TASK TO COMPLETE: Give back only the lines in the records below from the one with "Timing Repair Buffer: 82 / 461.7 / 5.698" to the one with "sky130_fd_sc_hd__dfrtp_1,154", both inclusive, word for word.

· · · ·

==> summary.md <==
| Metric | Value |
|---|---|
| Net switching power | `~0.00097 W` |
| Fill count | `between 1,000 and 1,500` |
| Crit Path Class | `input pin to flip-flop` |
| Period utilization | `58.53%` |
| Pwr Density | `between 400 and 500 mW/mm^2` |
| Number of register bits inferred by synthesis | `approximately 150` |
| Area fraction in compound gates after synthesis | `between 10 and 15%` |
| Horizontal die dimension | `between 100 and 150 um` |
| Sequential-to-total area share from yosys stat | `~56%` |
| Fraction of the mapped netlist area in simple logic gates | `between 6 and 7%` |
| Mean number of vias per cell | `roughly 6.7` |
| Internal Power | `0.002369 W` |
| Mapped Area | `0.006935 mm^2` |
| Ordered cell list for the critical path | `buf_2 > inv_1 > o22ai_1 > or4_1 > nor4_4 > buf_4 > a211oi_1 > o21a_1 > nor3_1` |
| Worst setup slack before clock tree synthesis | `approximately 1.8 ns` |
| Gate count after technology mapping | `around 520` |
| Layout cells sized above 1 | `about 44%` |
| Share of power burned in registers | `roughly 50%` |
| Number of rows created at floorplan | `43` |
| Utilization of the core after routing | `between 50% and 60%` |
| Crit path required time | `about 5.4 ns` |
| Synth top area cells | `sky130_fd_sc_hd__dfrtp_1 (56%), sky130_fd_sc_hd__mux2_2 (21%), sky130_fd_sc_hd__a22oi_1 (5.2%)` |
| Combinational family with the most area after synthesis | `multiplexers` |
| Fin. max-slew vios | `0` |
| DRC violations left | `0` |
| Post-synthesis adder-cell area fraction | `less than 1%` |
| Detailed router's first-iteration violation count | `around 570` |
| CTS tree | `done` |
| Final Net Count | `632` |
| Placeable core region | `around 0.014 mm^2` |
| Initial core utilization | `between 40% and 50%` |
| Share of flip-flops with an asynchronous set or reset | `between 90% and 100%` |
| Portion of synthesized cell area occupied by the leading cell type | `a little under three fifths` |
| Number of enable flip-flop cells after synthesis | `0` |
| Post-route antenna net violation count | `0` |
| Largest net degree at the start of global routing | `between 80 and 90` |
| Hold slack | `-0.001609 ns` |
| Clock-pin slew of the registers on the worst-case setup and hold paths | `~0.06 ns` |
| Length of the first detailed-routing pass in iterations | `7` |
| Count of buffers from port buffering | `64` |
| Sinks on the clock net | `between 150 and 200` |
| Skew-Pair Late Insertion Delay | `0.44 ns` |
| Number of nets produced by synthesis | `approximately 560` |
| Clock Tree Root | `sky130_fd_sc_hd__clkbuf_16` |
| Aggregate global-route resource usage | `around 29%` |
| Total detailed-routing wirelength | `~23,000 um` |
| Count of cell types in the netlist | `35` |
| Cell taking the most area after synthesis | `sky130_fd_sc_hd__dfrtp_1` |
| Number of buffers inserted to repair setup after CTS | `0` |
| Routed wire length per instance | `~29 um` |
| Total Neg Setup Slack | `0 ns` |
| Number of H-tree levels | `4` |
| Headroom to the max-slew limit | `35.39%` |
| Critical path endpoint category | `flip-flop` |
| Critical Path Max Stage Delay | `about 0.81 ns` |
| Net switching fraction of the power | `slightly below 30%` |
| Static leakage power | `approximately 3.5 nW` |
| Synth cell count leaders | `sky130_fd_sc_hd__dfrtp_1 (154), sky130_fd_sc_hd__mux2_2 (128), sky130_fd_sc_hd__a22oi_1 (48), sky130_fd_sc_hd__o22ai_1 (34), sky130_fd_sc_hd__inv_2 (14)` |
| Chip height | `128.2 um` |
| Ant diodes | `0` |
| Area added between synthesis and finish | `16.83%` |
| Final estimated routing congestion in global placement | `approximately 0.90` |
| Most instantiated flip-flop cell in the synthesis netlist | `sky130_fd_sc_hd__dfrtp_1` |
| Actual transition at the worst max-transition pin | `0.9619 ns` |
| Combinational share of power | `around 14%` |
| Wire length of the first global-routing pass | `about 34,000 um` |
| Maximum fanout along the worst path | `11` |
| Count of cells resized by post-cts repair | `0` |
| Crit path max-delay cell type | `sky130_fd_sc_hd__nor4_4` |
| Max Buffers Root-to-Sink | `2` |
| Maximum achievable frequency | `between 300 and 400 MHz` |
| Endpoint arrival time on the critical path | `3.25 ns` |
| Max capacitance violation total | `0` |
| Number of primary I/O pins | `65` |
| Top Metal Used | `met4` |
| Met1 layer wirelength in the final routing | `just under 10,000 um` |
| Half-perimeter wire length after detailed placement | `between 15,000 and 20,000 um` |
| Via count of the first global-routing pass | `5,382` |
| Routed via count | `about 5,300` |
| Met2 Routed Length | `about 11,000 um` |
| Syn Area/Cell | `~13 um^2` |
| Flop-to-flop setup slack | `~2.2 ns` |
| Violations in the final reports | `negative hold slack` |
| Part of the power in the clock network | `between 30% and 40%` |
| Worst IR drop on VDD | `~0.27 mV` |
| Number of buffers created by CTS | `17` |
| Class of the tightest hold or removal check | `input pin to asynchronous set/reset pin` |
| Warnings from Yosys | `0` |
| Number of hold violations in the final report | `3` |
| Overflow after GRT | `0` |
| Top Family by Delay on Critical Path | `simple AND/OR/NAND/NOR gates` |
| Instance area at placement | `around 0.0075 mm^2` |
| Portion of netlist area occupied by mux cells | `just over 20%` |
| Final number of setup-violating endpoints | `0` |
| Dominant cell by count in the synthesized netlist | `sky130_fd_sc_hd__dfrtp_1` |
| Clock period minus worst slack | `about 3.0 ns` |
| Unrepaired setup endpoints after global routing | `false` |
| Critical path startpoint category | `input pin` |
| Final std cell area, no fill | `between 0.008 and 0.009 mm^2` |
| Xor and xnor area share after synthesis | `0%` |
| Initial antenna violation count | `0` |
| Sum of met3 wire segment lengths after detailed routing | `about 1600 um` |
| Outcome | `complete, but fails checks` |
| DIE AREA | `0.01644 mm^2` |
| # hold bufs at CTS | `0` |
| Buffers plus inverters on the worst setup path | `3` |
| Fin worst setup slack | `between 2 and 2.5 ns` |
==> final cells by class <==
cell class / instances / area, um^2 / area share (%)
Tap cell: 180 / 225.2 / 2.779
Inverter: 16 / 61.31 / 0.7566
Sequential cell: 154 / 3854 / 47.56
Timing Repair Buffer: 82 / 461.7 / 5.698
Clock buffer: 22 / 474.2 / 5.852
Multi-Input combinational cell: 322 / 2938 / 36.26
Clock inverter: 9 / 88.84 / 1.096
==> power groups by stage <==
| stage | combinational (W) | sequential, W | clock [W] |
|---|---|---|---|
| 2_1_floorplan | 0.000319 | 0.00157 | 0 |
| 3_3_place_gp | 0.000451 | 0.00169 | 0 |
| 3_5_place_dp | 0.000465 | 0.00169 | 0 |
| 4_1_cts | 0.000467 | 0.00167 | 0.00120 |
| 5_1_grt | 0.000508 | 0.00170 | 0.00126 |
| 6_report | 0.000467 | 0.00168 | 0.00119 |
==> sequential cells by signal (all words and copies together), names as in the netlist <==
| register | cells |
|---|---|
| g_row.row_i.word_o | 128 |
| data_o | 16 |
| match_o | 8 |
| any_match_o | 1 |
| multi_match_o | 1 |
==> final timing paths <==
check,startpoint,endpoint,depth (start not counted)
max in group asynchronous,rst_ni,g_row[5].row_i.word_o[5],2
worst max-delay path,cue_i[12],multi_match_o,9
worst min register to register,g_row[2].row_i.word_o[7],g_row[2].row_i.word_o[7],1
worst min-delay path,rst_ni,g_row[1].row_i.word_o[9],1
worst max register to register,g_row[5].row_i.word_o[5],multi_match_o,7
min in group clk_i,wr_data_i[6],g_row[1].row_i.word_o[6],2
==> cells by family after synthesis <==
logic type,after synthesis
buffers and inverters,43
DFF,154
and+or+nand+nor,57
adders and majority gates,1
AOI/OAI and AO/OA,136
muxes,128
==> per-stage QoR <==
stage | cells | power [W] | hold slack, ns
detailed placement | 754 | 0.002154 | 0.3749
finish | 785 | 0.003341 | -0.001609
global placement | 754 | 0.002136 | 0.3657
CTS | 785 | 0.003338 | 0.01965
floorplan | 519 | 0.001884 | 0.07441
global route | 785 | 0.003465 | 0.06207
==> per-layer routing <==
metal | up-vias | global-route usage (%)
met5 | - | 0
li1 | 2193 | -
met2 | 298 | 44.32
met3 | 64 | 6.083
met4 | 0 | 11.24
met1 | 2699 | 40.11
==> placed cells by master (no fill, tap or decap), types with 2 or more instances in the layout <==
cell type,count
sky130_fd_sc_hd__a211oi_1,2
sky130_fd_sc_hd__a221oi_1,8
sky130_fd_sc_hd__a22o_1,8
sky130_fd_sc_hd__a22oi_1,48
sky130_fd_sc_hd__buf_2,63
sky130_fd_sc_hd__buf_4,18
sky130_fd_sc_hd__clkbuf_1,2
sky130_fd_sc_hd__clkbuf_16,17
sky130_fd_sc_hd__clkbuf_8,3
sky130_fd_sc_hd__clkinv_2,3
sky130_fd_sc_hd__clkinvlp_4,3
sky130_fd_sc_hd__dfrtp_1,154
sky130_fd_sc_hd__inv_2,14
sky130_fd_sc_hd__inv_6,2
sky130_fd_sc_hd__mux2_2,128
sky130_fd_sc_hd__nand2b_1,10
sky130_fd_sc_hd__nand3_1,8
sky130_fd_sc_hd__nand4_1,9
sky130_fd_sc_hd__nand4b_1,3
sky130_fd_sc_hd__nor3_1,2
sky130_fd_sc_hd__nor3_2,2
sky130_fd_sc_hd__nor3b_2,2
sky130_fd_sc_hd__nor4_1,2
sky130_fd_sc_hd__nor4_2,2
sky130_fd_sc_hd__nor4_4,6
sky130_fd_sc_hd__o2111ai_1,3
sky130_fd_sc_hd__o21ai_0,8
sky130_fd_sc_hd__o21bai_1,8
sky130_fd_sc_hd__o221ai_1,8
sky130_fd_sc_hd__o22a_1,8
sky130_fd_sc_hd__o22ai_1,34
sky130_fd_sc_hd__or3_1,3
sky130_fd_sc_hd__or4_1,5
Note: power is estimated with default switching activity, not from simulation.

· · · ·

ANSWER FOR THIS EXERCISE:
Timing Repair Buffer: 82 / 461.7 / 5.698
Clock buffer: 22 / 474.2 / 5.852
Multi-Input combinational cell: 322 / 2938 / 36.26
Clock inverter: 9 / 88.84 / 1.096
==> power groups by stage <==
| stage | combinational (W) | sequential, W | clock [W] |
|---|---|---|---|
| 2_1_floorplan | 0.000319 | 0.00157 | 0 |
| 3_3_place_gp | 0.000451 | 0.00169 | 0 |
| 3_5_place_dp | 0.000465 | 0.00169 | 0 |
| 4_1_cts | 0.000467 | 0.00167 | 0.00120 |
| 5_1_grt | 0.000508 | 0.00170 | 0.00126 |
| 6_report | 0.000467 | 0.00168 | 0.00119 |
==> sequential cells by signal (all words and copies together), names as in the netlist <==
| register | cells |
|---|---|
| g_row.row_i.word_o | 128 |
| data_o | 16 |
| match_o | 8 |
| any_match_o | 1 |
| multi_match_o | 1 |
==> final timing paths <==
check,startpoint,endpoint,depth (start not counted)
max in group asynchronous,rst_ni,g_row[5].row_i.word_o[5],2
worst max-delay path,cue_i[12],multi_match_o,9
worst min register to register,g_row[2].row_i.word_o[7],g_row[2].row_i.word_o[7],1
worst min-delay path,rst_ni,g_row[1].row_i.word_o[9],1
worst max register to register,g_row[5].row_i.word_o[5],multi_match_o,7
min in group clk_i,wr_data_i[6],g_row[1].row_i.word_o[6],2
==> cells by family after synthesis <==
logic type,after synthesis
buffers and inverters,43
DFF,154
and+or+nand+nor,57
adders and majority gates,1
AOI/OAI and AO/OA,136
muxes,128
==> per-stage QoR <==
stage | cells | power [W] | hold slack, ns
detailed placement | 754 | 0.002154 | 0.3749
finish | 785 | 0.003341 | -0.001609
global placement | 754 | 0.002136 | 0.3657
CTS | 785 | 0.003338 | 0.01965
floorplan | 519 | 0.001884 | 0.07441
global route | 785 | 0.003465 | 0.06207
==> per-layer routing <==
metal | up-vias | global-route usage (%)
met5 | - | 0
li1 | 2193 | -
met2 | 298 | 44.32
met3 | 64 | 6.083
met4 | 0 | 11.24
met1 | 2699 | 40.11
==> placed cells by master (no fill, tap or decap), types with 2 or more instances in the layout <==
cell type,count
sky130_fd_sc_hd__a211oi_1,2
sky130_fd_sc_hd__a221oi_1,8
sky130_fd_sc_hd__a22o_1,8
sky130_fd_sc_hd__a22oi_1,48
sky130_fd_sc_hd__buf_2,63
sky130_fd_sc_hd__buf_4,18
sky130_fd_sc_hd__clkbuf_1,2
sky130_fd_sc_hd__clkbuf_16,17
sky130_fd_sc_hd__clkbuf_8,3
sky130_fd_sc_hd__clkinv_2,3
sky130_fd_sc_hd__clkinvlp_4,3
sky130_fd_sc_hd__dfrtp_1,154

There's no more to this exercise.